3. Generation of configuration or delete command lines: It is done by application of configuration or delete template on command line - for example, JUNOS devices use prefix 'set' for applying of the configuration and prefix 'delete' for removal of configuration from device.
4. Squashing of command lines into single snippet: This is only optimization step - all command lines are joined together with newline separator.
5. Sending of command to the device (blocking operation).

Configuration buckets are created as intermediary step because of the modularity and flexibility for application of different serialization strategies in future.
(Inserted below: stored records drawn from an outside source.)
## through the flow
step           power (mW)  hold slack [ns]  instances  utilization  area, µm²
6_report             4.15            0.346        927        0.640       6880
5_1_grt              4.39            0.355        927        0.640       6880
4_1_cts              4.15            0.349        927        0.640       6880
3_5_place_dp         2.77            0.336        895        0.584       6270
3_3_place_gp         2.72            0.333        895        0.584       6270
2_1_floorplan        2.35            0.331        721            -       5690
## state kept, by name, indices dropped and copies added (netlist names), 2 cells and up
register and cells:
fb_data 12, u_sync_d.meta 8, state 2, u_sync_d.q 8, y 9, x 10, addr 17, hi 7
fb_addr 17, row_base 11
**src/rtl/gray_pkg.sv**
```systemverilog
// +--------------------------------------------------------------------+
// | gray_pkg : shared Gray/binary conversion helpers for gray_counter   |
// | Revision : 1.0                                                     |
// +--------------------------------------------------------------------+
`default_nettype none

package gray_pkg;

  localparam int GRAY_MAX_WIDTH = 32;

  typedef logic [GRAY_MAX_WIDTH-1:0] gray_word_t;

  // Narrower values are zero-extended into a full word, which leaves the
  // low-order result bits identical to a WIDTH-bit conversion.
  function automatic gray_word_t bin2gray(input gray_word_t b);
    return b ^ (b >> 1);
  endfunction

  function automatic gray_word_t gray2bin(input gray_word_t g);
    gray_word_t b;
    b[GRAY_MAX_WIDTH-1] = g[GRAY_MAX_WIDTH-1];
    for (int i = GRAY_MAX_WIDTH - 2; i >= 0; i--) begin
      b[i] = b[i+1] ^ g[i];
    end
    return b;
  endfunction

endpackage

`default_nettype wire

```
**src/rtl/gray_conv.sv**
```systemverilog
// +--------------------------------------------------------------------+
// | gray_conv : combinational binary->Gray and Gray->binary converter   |
// | Revision  : 1.0                                                    |
// +--------------------------------------------------------------------+
`default_nettype none

module gray_conv
  import gray_pkg::*;
#(
  parameter int WIDTH = 4
) (
  input  logic [WIDTH-1:0] bin_i,
  input  logic [WIDTH-1:0] gray_i,
  output logic [WIDTH-1:0] gray_o,
  output logic [WIDTH-1:0] bin_o
);

  assign gray_o = WIDTH'(bin2gray(gray_word_t'(bin_i)));
  assign bin_o  = WIDTH'(gray2bin(gray_word_t'(gray_i)));

endmodule

`default_nettype wire

```
**src/rtl/gray_counter.sv**
```systemverilog
// +--------------------------------------------------------------------+
// | gray_counter : registered binary/Gray counter with load and wrap    |
// |   Define GRAY_COUNTER_UPDOWN_EN to build the down-count path.      |
// | Revision     : 1.0                                                 |
// +--------------------------------------------------------------------+
`default_nettype none

module gray_counter
  import gray_pkg::*;
#(
  parameter int          WIDTH   = 4,
  parameter int unsigned RST_VAL = 0
) (
  input  logic             clk,
  input  logic             rst_n,
  input  logic             en,
  input  logic             dir,
  input  logic             load,
  input  logic             load_is_gray,
  input  logic [WIDTH-1:0] load_val,
  output logic [WIDTH-1:0] bin,
  output logic [WIDTH-1:0] gray,
  output logic             wrap
);

  localparam logic [WIDTH-1:0] C_RST_BIN  = WIDTH'(RST_VAL);
  localparam logic [WIDTH-1:0] C_RST_GRAY = WIDTH'(bin2gray(gray_word_t'(RST_VAL)));
  localparam logic [WIDTH-1:0] C_ALL_ONES = '1;
  localparam logic [WIDTH-1:0] C_ONE      = WIDTH'(1);

  logic [WIDTH-1:0] bin_q, bin_d;
  logic [WIDTH-1:0] gray_q, gray_d;
  logic             wrap_q, wrap_d;

  logic [WIDTH-1:0] w_load_bin;
  logic [WIDTH-1:0] w_load_gray_unused;
  logic [WIDTH-1:0] w_gray_q_bin_unused;

  gray_conv #(.WIDTH(WIDTH)) u_load_conv (
    .bin_i  (load_val),
    .gray_i (load_val),
    .gray_o (w_load_gray_unused),
    .bin_o  (w_load_bin)
  );

  // Gray register is derived from the same next-state value as bin_q.
  gray_conv #(.WIDTH(WIDTH)) u_next_conv (
    .bin_i  (bin_d),
    .gray_i (gray_q),
    .gray_o (gray_d),
    .bin_o  (w_gray_q_bin_unused)
  );

`ifndef GRAY_COUNTER_UPDOWN_EN
  logic w_dir_unused;
  assign w_dir_unused = dir;
`endif

  always_comb begin
    bin_d  = bin_q;
    wrap_d = 1'b0;
    if (load) begin
      bin_d = load_is_gray ? w_load_bin : load_val;
    end else if (en) begin
`ifdef GRAY_COUNTER_UPDOWN_EN
      if (dir) begin
        bin_d  = bin_q + C_ONE;
        wrap_d = (bin_q == C_ALL_ONES);
      end else begin
        bin_d  = bin_q - C_ONE;
        wrap_d = (bin_q == '0);
      end
`else
      bin_d  = bin_q + C_ONE;
      wrap_d = (bin_q == C_ALL_ONES);
`endif
    end
  end

  always_ff @(posedge clk or negedge rst_n) begin
    if (!rst_n) begin
      bin_q  <= C_RST_BIN;
      gray_q <= C_RST_GRAY;
      wrap_q <= 1'b0;
    end else begin
      bin_q  <= bin_d;
      gray_q <= gray_d;
      wrap_q <= wrap_d;
    end
  end

  assign bin  = bin_q;
  assign gray = gray_q;
  assign wrap = wrap_q;

endmodule

`default_nettype wire
```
There are 3 types of created buckets that are wired with respective schema nodes:

1. Leaf bucket: Bucket that doesn't have any children but it has a value in addition to the identifier. It is created from LeafNode.
2. Composite bucket: Bucket with identifier and possibly multiple children buckets. It can be used for following types of DOM nodes: ContainerNode or MapEntryNode.
3. Delegating bucket: Bucket that doesn't have any identifier, it just delegates configuration to its children buckets. It can be used for nodes that are described by ChoiceNode or MapNode.